Diamonds: The Shimmering Secret of Mercury’s Surface?


The planet closest to us that is Mercury, might have diamonds spread out on its surface. It is quite likely that these diamonds have been created due to the constant bombardment of celestial bodies like meteorites and comets on the surface of Mercury for billions of years. 

The Mercury surface has been the victim of peltering by comets and meteors since the surface shows a crated appearance. Interestingly, some of the computer models suggest that it is quite likely that due to the strikes, the surface of the planet is “flash-baked,” covering at least one-third of the planet’s surface with diamonds. 

Mercury and Diamonds

Kevin Cannon, a planetary scientist, shared the findings on March 10th. Being associated with the Colorado School of Mines, Golden, he presented his findings at the Lunar and Planetary Science Conference in Woodlands, Texas. 

Diamonds are made up of carbon atoms that make up the lattice of the diamond.
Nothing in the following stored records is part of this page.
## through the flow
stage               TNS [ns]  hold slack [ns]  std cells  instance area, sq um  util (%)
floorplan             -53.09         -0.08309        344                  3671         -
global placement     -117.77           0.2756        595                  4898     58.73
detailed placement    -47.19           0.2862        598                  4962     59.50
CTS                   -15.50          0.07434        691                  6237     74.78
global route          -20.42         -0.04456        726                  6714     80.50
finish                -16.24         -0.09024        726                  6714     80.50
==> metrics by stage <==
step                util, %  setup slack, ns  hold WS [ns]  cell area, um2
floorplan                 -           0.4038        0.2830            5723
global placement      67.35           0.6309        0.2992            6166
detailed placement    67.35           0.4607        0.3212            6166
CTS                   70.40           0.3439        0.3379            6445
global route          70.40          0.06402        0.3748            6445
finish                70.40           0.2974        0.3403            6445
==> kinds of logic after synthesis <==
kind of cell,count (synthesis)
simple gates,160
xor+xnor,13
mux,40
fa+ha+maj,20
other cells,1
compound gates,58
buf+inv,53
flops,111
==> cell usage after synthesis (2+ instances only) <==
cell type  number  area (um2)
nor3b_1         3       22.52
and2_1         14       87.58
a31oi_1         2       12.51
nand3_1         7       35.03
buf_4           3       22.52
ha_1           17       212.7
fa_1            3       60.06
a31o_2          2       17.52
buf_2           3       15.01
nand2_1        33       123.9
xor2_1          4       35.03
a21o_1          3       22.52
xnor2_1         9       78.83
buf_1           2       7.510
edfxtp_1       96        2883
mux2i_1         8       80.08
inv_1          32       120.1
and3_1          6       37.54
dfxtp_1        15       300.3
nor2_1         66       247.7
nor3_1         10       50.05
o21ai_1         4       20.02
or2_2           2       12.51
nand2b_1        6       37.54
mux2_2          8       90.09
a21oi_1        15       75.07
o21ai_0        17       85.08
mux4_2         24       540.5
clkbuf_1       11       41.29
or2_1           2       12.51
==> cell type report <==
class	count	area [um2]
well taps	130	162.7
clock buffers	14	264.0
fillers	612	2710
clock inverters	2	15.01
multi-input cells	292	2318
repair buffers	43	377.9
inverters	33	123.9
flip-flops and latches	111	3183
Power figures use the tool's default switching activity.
These atoms, under extreme pressure and heat, lock together. On the earth, crystallization of diamonds occurs at least 150 km, equivalent to 93 miles under the ground. Following this process, during the volcanic activities that cause eruptions, these gemstones come up to the surface. However, when meteorites strike the surface, they form diamonds as well. Since striking meteorites cause excess heat and pressure, they form diamonds, as stated by Cannon. 

With this theory in mind, Cannon turned his attention to Mercury’s surface. Studies revealed about the surface of Mercury say that the surface comprises graphite fragments. It is a mineral that is made up of carbon. It is being assumed that when Mercury was formed, it consisted of a Magma ocean. And out of the magma, crystals were formed. 
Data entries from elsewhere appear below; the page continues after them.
**src/rtl/complement_pkg.sv**
```systemverilog
// Shared divider package.
//
// Holds the default operand width and a two's-complement negate helper. The helper works on a
// fixed MaxWidth-bit container so any stage of any width up to MaxWidth can reuse it: callers
// zero-extend their operand, negate, and keep the low WIDTH bits. Carries only propagate upward,
// so those low bits equal (~x + 1) mod 2^WIDTH.
package complement_pkg;

  localparam int unsigned DefaultWidth = 32;
  localparam int unsigned MaxWidth     = 128;

  function automatic logic [MaxWidth-1:0] twos_negate(input logic [MaxWidth-1:0] x);
    return (~x) + {{(MaxWidth-1){1'b0}}, 1'b1};
  endfunction

endpackage

```
**src/rtl/complement_abs_value.sv**
```systemverilog
// Combinational absolute value of a signed two's-complement operand.
//
// Ports:
//   x_i         operand, two's complement, WIDTH bits
//   magnitude_o unsigned |x|; the minimum negative value maps to 2^(WIDTH-1)
//   is_zero_o   operand equals zero
//   is_neg_o    operand sign bit
//
// WIDTH must be in the range 2..MaxWidth.
module complement_abs_value
  import complement_pkg::*;
#(
  parameter int unsigned WIDTH = DefaultWidth
) (
  input  logic [WIDTH-1:0] x_i,
  output logic [WIDTH-1:0] magnitude_o,
  output logic             is_zero_o,
  output logic             is_neg_o
);

  logic [MaxWidth-1:0] x_ext;
  logic [MaxWidth-1:0] neg_ext;
  logic                unused_neg_hi;

  always_comb begin
    x_ext            = '0;
    x_ext[WIDTH-1:0] = x_i;
  end

  assign neg_ext = twos_negate(x_ext);

  // Only the low WIDTH bits of the wide negate are meaningful.
  assign unused_neg_hi = ^neg_ext;

  assign is_neg_o    = x_i[WIDTH-1];
  assign magnitude_o = is_neg_o ? neg_ext[WIDTH-1:0] : x_i;
  assign is_zero_o   = (x_i == '0);

endmodule

```
**src/rtl/complement.sv**
```systemverilog
// Operand-conditioning stage at the front of the signed integer divider.
//
// Converts signed dividend/divisor into unsigned magnitudes, flags zero operands and produces
// the sign-fixup bits the divider core needs. One registered stage, 1-cycle latency, no
// backpressure; out_valid pulses for one cycle per captured operand pair.
//
// Ports:
//   clock, reset   rising-edge clock; asynchronous active-high reset
//   in_valid       capture A/B on this edge
//   A, B           signed dividend / divisor
//   out_valid      outputs hold the result of the operands captured on the last edge
//   aZero, bZero   captured A / B equal zero
//   dividend       |A|
//   divisor        |B|
//   negQuotient    quotient must be negated (sign mismatch, both operands non-zero)
//   negRemainder   remainder must be negated (A negative and non-zero)
module complement
  import complement_pkg::*;
#(
  parameter int unsigned WIDTH = DefaultWidth
) (
  input  logic             clock,
  input  logic             reset,
  input  logic             in_valid,
  input  logic [WIDTH-1:0] A,
  input  logic [WIDTH-1:0] B,
  output logic             out_valid,
  output logic             aZero,
  output logic             bZero,
  output logic [WIDTH-1:0] dividend,
  output logic [WIDTH-1:0] divisor,
  output logic             negQuotient,
  output logic             negRemainder
);

  logic [WIDTH-1:0] a_mag, b_mag;
  logic             a_zero, b_zero;
  logic             a_neg, b_neg;

  complement_abs_value #(
    .WIDTH (WIDTH)
  ) u_abs_a (
    .x_i         (A),
    .magnitude_o (a_mag),
    .is_zero_o   (a_zero),
    .is_neg_o    (a_neg)
  );

  complement_abs_value #(
    .WIDTH (WIDTH)
  ) u_abs_b (
    .x_i         (B),
    .magnitude_o (b_mag),
    .is_zero_o   (b_zero),
    .is_neg_o    (b_neg)
  );

  logic             out_valid_q, out_valid_d;
  logic             a_zero_q, a_zero_d;
  logic             b_zero_q, b_zero_d;
  logic [WIDTH-1:0] dividend_q, dividend_d;
  logic [WIDTH-1:0] divisor_q, divisor_d;
  logic             neg_quot_q, neg_quot_d;
  logic             neg_rem_q, neg_rem_d;

  always_comb begin
    out_valid_d = in_valid;
    a_zero_d    = a_zero_q;
    b_zero_d    = b_zero_q;
    dividend_d  = dividend_q;
    divisor_d   = divisor_q;
    neg_quot_d  = neg_quot_q;
    neg_rem_d   = neg_rem_q;
    if (in_valid) begin
      a_zero_d   = a_zero;
      b_zero_d   = b_zero;
      dividend_d = a_mag;
      divisor_d  = b_mag;
      // A zero result carries no sign; divide-by-zero is handled by the core, not negated.
      neg_quot_d = (a_neg ^ b_neg) & ~a_zero & ~b_zero;
      neg_rem_d  = a_neg & ~a_zero;
    end
  end

  always_ff @(posedge clock or posedge reset) begin
    if (reset) begin
      out_valid_q <= 1'b0;
      a_zero_q    <= 1'b0;
      b_zero_q    <= 1'b0;
      dividend_q  <= '0;
      divisor_q   <= '0;
      neg_quot_q  <= 1'b0;
      neg_rem_q   <= 1'b0;
    end else begin
      out_valid_q <= out_valid_d;
      a_zero_q    <= a_zero_d;
      b_zero_q    <= b_zero_d;
      dividend_q  <= dividend_d;
      divisor_q   <= divisor_d;
      neg_quot_q  <= neg_quot_d;
      neg_rem_q   <= neg_rem_d;
    end
  end

  assign out_valid    = out_valid_q;
  assign aZero        = a_zero_q;
  assign bZero        = b_zero_q;
  assign dividend     = dividend_q;
  assign divisor      = divisor_q;
  assign negQuotient  = neg_quot_q;
  assign negRemainder = neg_rem_q;

endmodule

```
To get into the depth, Cannon made use of computers so that he could model 4.5 billion years of meteor and comet impacts on the crust made of graphite. In the event Mercury was coated 300 meters equivalent to 984 feet thick, due to the bombardment, it would have created about 16 quadrillion tons of diamonds. Cannon believes that due to the impact, many diamonds might have been damaged. 
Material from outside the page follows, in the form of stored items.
--- config.mk ---
export PLATFORM = sky130hd
export DESIGN_NAME = truth_table_sweeper
export DESIGN_NICKNAME = d
export VERILOG_FILES = /design/src/rtl/truth_table_sweeper_pkg.sv /design/src/rtl/sweep_hold_counter.sv /design/src/rtl/truth_table_sweeper.sv
export SDC_FILE = /design/constraint.sdc
export NUM_CORES = 1
export LEC_CHECK = 0
export BUFFER_PORTS_ARGS = -buffer_cell sky130_fd_sc_hd__buf_2
export CAP_MARGIN = 20
export CORE_UTILIZATION = 50
export DETAILED_ROUTE_END_ITERATION = 7
export GPL_TIMING_DRIVEN = 0
export PLACE_DENSITY = 0.71
export SYNTH_ARGS = -nofsm -noshare
export SYNTH_HDL_FRONTEND = slang
export SYNTH_SLANG_ARGS = --single-unit
export TNS_END_PERCENT = 50
--- constraint.sdc ---
create_clock -name clk -period 2.7 [get_ports clk]
set_clock_uncertainty 0.15 [all_clocks]
set_input_delay 0 -clock clk [delete_from_list [all_inputs] [get_ports clk]]
set_output_delay 0 -clock clk [all_outputs]
set_load 0.05 [all_outputs]
--- src/rtl/truth_table_sweeper_pkg.sv ---
// Shared types and helpers for the truth-table sweeper: FSM state encoding
// and the vector-count function used to size the expected truth table.
package truth_table_sweeper_pkg;

  typedef enum logic [1:0] {
    IDLE  = 2'd0,
    APPLY = 2'd1,
    DONE  = 2'd2
  } state_e;

  function automatic int unsigned n_vec(input int unsigned n_in);
    return 32'd1 << n_in;
  endfunction

endpackage

--- src/rtl/sweep_hold_counter.sv ---
// Modulo-HOLD dwell counter; wrap pulses during the last cycle of each hold
// window so the owner can sample and advance on that same edge.
module sweep_hold_counter #(
  parameter int HOLD = 20
) (
  input  logic clk,
  input  logic rst,
  input  logic clear,
  input  logic en,
  output logic wrap
);

  localparam int CNT_W = $clog2(HOLD) + 1;
  localparam logic [CNT_W-1:0] LAST = CNT_W'(HOLD - 1);

  logic [CNT_W-1:0] cnt_q;
  logic [CNT_W-1:0] cnt_d;

  assign wrap = en && (cnt_q == LAST);

  always_comb begin
    cnt_d = cnt_q;
    if (clear) begin
      cnt_d = '0;
    end else if (en) begin
      cnt_d = wrap ? '0 : cnt_q + CNT_W'(1);
    end
  end

  always_ff @(posedge clk) begin
    if (rst) begin
      cnt_q <= '0;
    end else begin
      cnt_q <= cnt_d;
    end
  end

endmodule

--- src/rtl/truth_table_sweeper.sv ---
// Exhaustive stimulus engine: walks every input vector in binary order, holds
// each for HOLD cycles, and scores the DUT response against EXPECT.
module truth_table_sweeper
  import truth_table_sweeper_pkg::*;
#(
  parameter int                        N_IN        = 3,
  parameter int                        HOLD        = 20,
  parameter logic [n_vec(N_IN)-1:0]    EXPECT      = '0,
  parameter bit                        STOP_ON_ERR = 1'b0
) (
  input  logic            clk,
  input  logic            rst,
  input  logic            start,
  input  logic            f_in,
  output logic [N_IN-1:0] vec_out,
  output logic            busy,
  output logic            done,
  output logic            pass,
  output logic [N_IN:0]   err_count,
  output logic [N_IN-1:0] first_err_idx,
  output logic            first_err_valid
);

  localparam int              NV       = n_vec(N_IN);
  localparam int              ERR_W    = N_IN + 1;
  localparam logic [N_IN-1:0] LAST_VEC = N_IN'(NV - 1);
  localparam logic [ERR_W-1:0] ERR_MAX = ERR_W'(NV);

  state_e            state_q, state_d;
  logic [N_IN-1:0]   vec_q, vec_d;
  logic [ERR_W-1:0]  err_q, err_d;
  logic [N_IN-1:0]   fidx_q, fidx_d;
  logic              fval_q, fval_d;

  logic wrap;
  logic mismatch;

  // The dwell counter is held at zero outside APPLY, so a new sweep always
  // starts with a full hold window for vector 0.
  sweep_hold_counter #(
    .HOLD (HOLD)
  ) u_hold (
    .clk   (clk),
    .rst   (rst),
    .clear (state_q != APPLY),
    .en    (state_q == APPLY),
    .wrap  (wrap)
  );

  assign mismatch = (f_in != EXPECT[vec_q]);

  always_comb begin
    state_d = state_q;
    vec_d   = vec_q;
    err_d   = err_q;
    fidx_d  = fidx_q;
    fval_d  = fval_q;

    case (state_q)
      IDLE, DONE: begin
        if (start) begin
          state_d = APPLY;
          vec_d   = '0;
          err_d   = '0;
          fval_d  = 1'b0;
        end
      end

      APPLY: begin
        if (wrap) begin
          if (mismatch) begin
            if (err_q != ERR_MAX) begin
              err_d = err_q + ERR_W'(1);
            end
            if (!fval_q) begin
              fidx_d = vec_q;
              fval_d = 1'b1;
            end
          end
          // vec_out freezes on the final or failing vector so it can be inspected.
          if ((vec_q == LAST_VEC) || (mismatch && STOP_ON_ERR)) begin
            state_d = DONE;
          end else begin
            vec_d = vec_q + N_IN'(1);
          end
        end
      end

      default: begin
        state_d = IDLE;
      end
    endcase
  end

  always_ff @(posedge clk) begin
    if (rst) begin
      state_q <= IDLE;
      vec_q   <= '0;
      err_q   <= '0;
      fidx_q  <= '0;
      fval_q  <= 1'b0;
    end else begin
      state_q <= state_d;
      vec_q   <= vec_d;
      err_q   <= err_d;
      fidx_q  <= fidx_d;
      fval_q  <= fval_d;
    end
  end

  assign vec_out         = vec_q;
  assign busy            = (state_q == APPLY);
  assign done            = (state_q == DONE);
  assign pass            = (state_q == DONE) && (err_q == '0);
  assign err_count       = err_q;
  assign first_err_idx   = fidx_q;
  assign first_err_valid = fval_q;

endmodule

[After elaboration in Yosys (flattened, before gate mapping)]
Memories as Yosys holds them, arrays and structs flattened. A register that Yosys moved wholly into a read port is not among the register bits.
Cells that the tools add are included.
Operators by class
  shift operators: 0
  reduce and logical (&&, ||, !) cells: 12
  bitwise logic cells: 1
  mux-type cells: 21
  div/mod/pow operators: 0
  add/sub/neg operators: 3
  magnitude comparators: 1
  multipliers: 0
  eq/ne operators: 13
Operator list (number)
  $mux W4: 4
  $mux W3: 5
  $ne A2 B2 Y1 const B: 6
  $reduce_and A4 Y1: 3
  $pmux W4 S2: 1
  $add A6 B1 Y6 const B: 1
  $eq A6 B5 Y1 const B: 1
  $mux W2: 3
  $mux W6: 1
  $pmux W3 S2: 1
  $reduce_and A5 Y1: 1
  $add A4 B1 Y4 const B: 1
  $logic_not A4 Y1: 1
  $lt A3 B4 Y1 const B: 1
  $mux W1: 4
  $ne A4 B4 Y1 const B: 1
  $pmux W2 S2: 1
  $reduce_or A2 Y1: 2
  $add A3 B1 Y3 const B: 1
  $eq A3 B3 Y1 const B: 1
  $reduce_and A3 Y1: 1
  $eq A2 B1 Y1 const B: 1
  $eq A2 B2 Y1 const B: 1
  $logic_and A1 B1 Y1: 2
  6 further kinds: 6
Word-level totals
  bits in writable memories: 0
  bits of input ports: 4
  output and inout port bits: 14
  latch bits: 0
  logic and storage cells: 58
  memory bits (read-only): 8
  bits in registers: 19
  memories kept: 1
Memories
  (name not given): depth 8, width 1, read ports 1, clocked after memory_dff 1, write ports 0, line truth_table_sweeper.sv:50  | assign mismatch = (f_in != EXPECT[vec_q]);

[Logic depth before layout (Yosys ltp)]
  depth after elaboration: 6
  depth in mapped cells: 6
  mapped depth without buffers: 6

[Hierarchy]
A second synthesis with hierarchy kept.
Second synthesis, totals
  cell total of the unflattened synthesis: 108
  area, all modules: 991.0 um^2
Modules (own cells, without submodules)
  truth_table_sweeper: area an instance 691.9 um^2, instances 1, cells an instance 76, sequential area each 260.2 um^2
  sweep_hold_counter: area an instance 299.0 um^2, instances 1, cells an instance 32, sequential area each 120.1 um^2

[Worst setup path after synthesis]
Ideal clock, no wire load.
  kind: register to output
  from: register err_q[0] (netlist: err_count[0])
  to: output pass
  slack: 0.142 ns
  path buffers: 0
  required time: 2.550 ns
  arrival: 2.408 ns
  stages on the path, launching flop included: 4
  cell sequence: dfxtp_1 inv_1 ha_1 nor4b_1
On the way
  word-level cells in the longest chain between the ends: 2
RTL lines
  start, declared: line truth_table_sweeper.sv:31  | logic [ERR_W-1:0] err_q, err_d;
  start signal, assigned: line truth_table_sweeper.sv:105  | err_q <= err_d;
  $logic_not A4 Y1: line truth_table_sweeper.sv:114  | assign pass = (state_q == DONE) && (err_q == '0);
  $logic_and A1 B1 Y1: line truth_table_sweeper.sv:114
  end, declared: line truth_table_sweeper.sv:18  | output logic pass,
No other way between the ends.

[Final worst setup path]
  from: register u_hold.cnt_q[0]
  to: register fval_q (netlist: first_err_valid)
On the way
  word-level cells in the longest chain between the ends: 4
RTL lines
  start, declared: line sweep_hold_counter.sv:16  | logic [CNT_W-1:0] cnt_q;
  start signal, assigned: line sweep_hold_counter.sv:34  | cnt_q <= cnt_d;
  $eq A6 B5 Y1: line sweep_hold_counter.sv:19  | assign wrap = en && (cnt_q == LAST);
  $logic_and A1 B1 Y1: line sweep_hold_counter.sv:19
  $ne A2 B2 Y1 (no line)
  $reduce_and A4 Y1 (no line)
  end signal, assigned: line truth_table_sweeper.sv:107  | fval_q <= fval_d;
  end, declared: line truth_table_sweeper.sv:33  | logic fval_q, fval_d;
No other way between the ends.
A chain may end at the register's enable or synchronous reset.

==> results <==
- For this design the ratio of total power to cell area is 421 nW/µm².
- The reg-to-reg endpoint is first_err_valid.
- The number of storage elements in the synthesis netlist is 19.
- Sorting the synthesized cells by area gives the leading types as dfxtp_1 (40%), ha_1 (6.6%), nor2_1 (6.3%).
- The final total power is 0.480 mW.
- STA classifies the critical path endpoint as a flip-flop.
- For hold timing, the worst endpoint is u_hold.cnt_q[0].
- The analysis attributes to cell leakage a power of 0.464 nW.
- The CTS tree is built.
- STA classifies the critical path startpoint as a flip-flop.
- The number of cell rows is 15.
- The final cycle utilization of the critical path is 79.3%.
- The depth of the worst register-to-register path is 6.
- The reported max-cap violation count is 0.
- The share of the synthesized area in the top cell type is 40.1%.
- The share of the core filled with cells in the final layout is 65.4%.
- The maximum root-to-sink buffer count is 2.
- Across all register-to-register paths, the minimum setup slack is 0.56 ns.
- The via count of the first global-routing pass is 674.
- Adding up every negative setup slack in the final design gives 0 ns.
- The share of post-route cells with drive strength above 1 is 20.6%.
- The final-report hold violation count is 0.
- For the worst setup path, the data required time is 2.80 ns.
- For the worst setup path, the data arrival time is 2.25 ns.
- The average wire length per cell after detail routing is 12.3 µm.
- At the pin with the least slew margin, the transition time is 0.480 ns.
- Of the synthesized area, sequential elements account for 40.1%.
- The area of the core region is 1750 µm².
- The number of I/O port buffers is 17.
- The maximum level of the CTS H-tree is 1.
- The clock period minus final worst setup slack is 2.14 ns.
- Once detail routing completed, the nets flagged for antenna violations numbered 0.
- The top fanout value on the critical path is 6.
- The mean number of vias per cell is 5.30.
- The die is 45.6 µm tall.
- The total met3 wirelength after detailed routing is 60 µm.
- At the end of routability-driven placement, the weighted congestion stood at 0.814.
- After detailed routing, the number of remaining DRC violations is 0.
- The worst register-to-register path begins at u_hold.cnt_q[0].
- After filler insertion, the fill cell instance count of the layout stands at 156.
- The cell count of the worst hold path is 1.
- The largest net degree at the start of global routing is 11.
- The tree is rooted in a clkbuf_4.
- Summed over all instances, the cell type with the most area after synthesis is dfxtp_1.
- The number of DRC markers in iteration 0 is 11.
- The HPWL after detailed placement is 1370 µm.
- The wire length of the first global-routing pass is 2900 µm.
- The detailed-routed wire length on met2 is 906 µm.
- For this run, the number of Yosys warnings is 0.
- The count of buffers added by post-CTS timing repair for setup is 0.
- Compared with the post-synthesis result, the final layout area differs by 20.3%.
- The die is 45.6 µm wide.
- Setup repair after global routing left no endpoint under its margin.
- The first detailed-routing pass ran for 4 iterations.
- The net count of the finished layout is 141.
- The worst IR drop on VDD is 328 µV.
- The storage element area is 380 µm².
- The total nets after synthesis is 114.
- In this run the count of I/O pins placed on the die edge is 18.
- The die covers 2070 µm².
- The number of max-slew violations in the final report was 0.
- Gates resized during post-CTS repair numbered 0.
- The type of the tightest min-delay check is reg -> reg.
- The initial cell density of the core is 54.3%.
- The area of the multi-input gates is 527 µm².
- Buffers inserted to repair hold after CTS numbered 5.
- The maximum operating frequency is 467 MHz.
- Clock tree synthesis inserted a total of 3 buffers.
- The global router's overall resource usage is 19.6%.
- Setup violations remaining at the end of the flow were counted as 0.
- The number of antenna violations at the first check in global routing is 0.
- The number of cells produced by synthesis is 105.
- After clock tree synthesis, the clock-pin slew on the worst setup and hold paths is 0.12 ns.
- Measured against its own limit, the worst slew margin works out to 68.0%.
- The wire length reported by the detailed router is 1910 µm.
- The count of antenna diodes in the layout is 0.
- A synthesized cell averages 9.03 µm².
- The total clock sinks is 19.
- After detailed routing, the wire length on met1 is 925 µm.
- The top layer reached by signal wires is met4.
- The worst setup path is of the reg -> reg kind.
- The worst hold path begins at u_hold.cnt_q[0].
- For this block, the via count after detailed routing is 827.
- The flow ran to the end, and the final reports show no timing, DRC or antenna violations.
- The clock latency on the worst-skew pair is 0.30 ns.
- The count of different cell masters after synthesis is 31.
- The cell area that synthesis handed to floorplanning was 948 µm².
- The total grt overflow is 0.
-- cells in the mapped netlist --
library cell,count
nor2_1,16
nor4_4,2
xnor2_1,2
nand4bb_4,1
a31oi_1,1
inv_1,5
ha_1,5
nand4_1,4
buf_2,3
a21oi_1,7
o21ai_0,1
dfxtp_1,19
nand3_1,4
nor4_1,1
nand2_1,8
nor4b_1,2
o21a_1,1
nor2b_1,1
a2bb2oi_1,1
and3_1,1
nor3_1,2
clkinv_1,1
o31a_1,1
mux2_2,1
clkbuf_1,1
or3_1,1
nand3b_1,2
a32oi_1,1
xor2_1,2
nand2b_1,4
mux2i_1,4
-- per-stage QoR --
step                cell area [µm²]  hold WS (ns)  setup WS [ns]  instances
detailed placement             1060        0.0689          0.858        147
floorplan                       948       -0.0806          0.142        105
CTS                            1140         0.333          0.543        156
global placement               1060        0.0759          0.886        147
finish                         1140         0.322          0.559        156
global route                   1140         0.366          0.393        156
-- area by class of cell --
type | instances | share of cell area (%)
repair buffers | 22 | 11.8
clock buffers | 4 | 2.30
plain buffers | 4 | 1.64
inverters | 6 | 1.97
multi-input cells | 76 | 46.2
well taps | 25 | 2.74
flip-flops and latches | 19 | 33.3
-- logic make-up (layout without fill, tap and decap cells) --
group / Yosys count / after routing / share of synthesized area (%)
xor gates and xnor gates: 4 / 4 / 3.69
and+or+nand+nor: 49 / 49 / 31.4
DFF: 19 / 19 / 40.1
muxes: 5 / 5 / 5.41
AOI/OAI and AO/OA: 13 / 13 / 8.44
adders and majority gates: 5 / 5 / 6.60
buffers and inverters: 10 / 36 / 4.35
-- per-layer routing --
layer | vias up | GRT usage, %
met5 | - | 0
met4 | 0 | 9.09
met3 | 4 | 2.38
met2 | 16 | 31.1
met1 | 387 | 26.3
li1 | 420 | -
-- worst max-delay path: stages (launching register included) --
cell and delay, ns:
dfxtp_1 0.38, ha_1 0.27, nand4bb_4 0.20, nor3_1 0.31, a21oi_1 0.12, nor3_1 0.12
dlygate4sd3_1 0.56
-- registers in the layout, indices dropped and copies added (netlist names) --
register         flops
u_hold.cnt_q         6
err_count            4
first_err_idx        3
vec_out              3
state_q              2
first_err_valid      1
-- how the worst max path moves through the flow --
stage                     slack, ns              end       startpoint  depth (start not counted)
after detailed placement       0.86       vec_out[0]       vec_out[0]                          5
final                          0.56  first_err_valid  u_hold.cnt_q[0]                          6
after CTS                      0.54  first_err_valid  u_hold.cnt_q[0]                          6
after global placement         0.89       vec_out[0]       vec_out[0]                          5
after floorplan                0.14             pass     err_count[0]                          3
after global routing           0.39     err_count[3]  u_hold.cnt_q[0]                          6
-- cells in the final DEF, fill, tap and decap left out --
cell	synthesis	layout
nand3b_1	2	2
mux2_2	1	1
nor4_4	2	2
xnor2_1	2	2
nor2_1	16	16
clkinv_1	1	1
dlygate4sd3_1	0	5
nand3_1	4	4
nand4bb_4	1	1
nor4b_1	2	2
nor2b_1	1	1
clkbuf_1	1	2
o31a_1	1	1
nand2b_1	4	4
a32oi_1	1	1
or3_1	1	1
nand4_1	4	4
o21ai_0	1	1
a21oi_1	7	7
inv_1	5	5
nand2_1	8	8
a31oi_1	1	1
o21a_1	1	1
xor2_1	2	2
mux2i_1	4	4
a2bb2oi_1	1	1
dfxtp_1	19	19
clkbuf_4	0	3
and3_1	1	1
nor4_1	1	1
ha_1	5	5
buf_2	3	20
nor3_1	2	2
-- where the power goes --
part	internal, mW	switching [mW]
clock	0.0575	0.0888
combinational	0.0150	0.0329
sequential	0.283	0.00281
total	0.356	0.124
No activity file was read; power rests on OpenSTA's default activity.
Diamond deposits not explored.

Mercury is not a friendly planet since it is closest to the sun, with day temperatures recorded at around 426 degrees Celsius and night temperatures being -143 degrees Celsius, as per data from NASA. 

As such, to find out more about the same, the best way to find out is to use space instruments. MESSENGER, which is a space probe belonging to NASA, was used to map Mercury during the period 2008 and 2015, but to no avail because the diamond deposits do not emit infrared wavelengths. As such, experts believe that BepiColombo, which is a joint mission of the Japan Aerospace Exploration Agency (JAXA) and ESA or European Space Agency to attain the goal by 2025.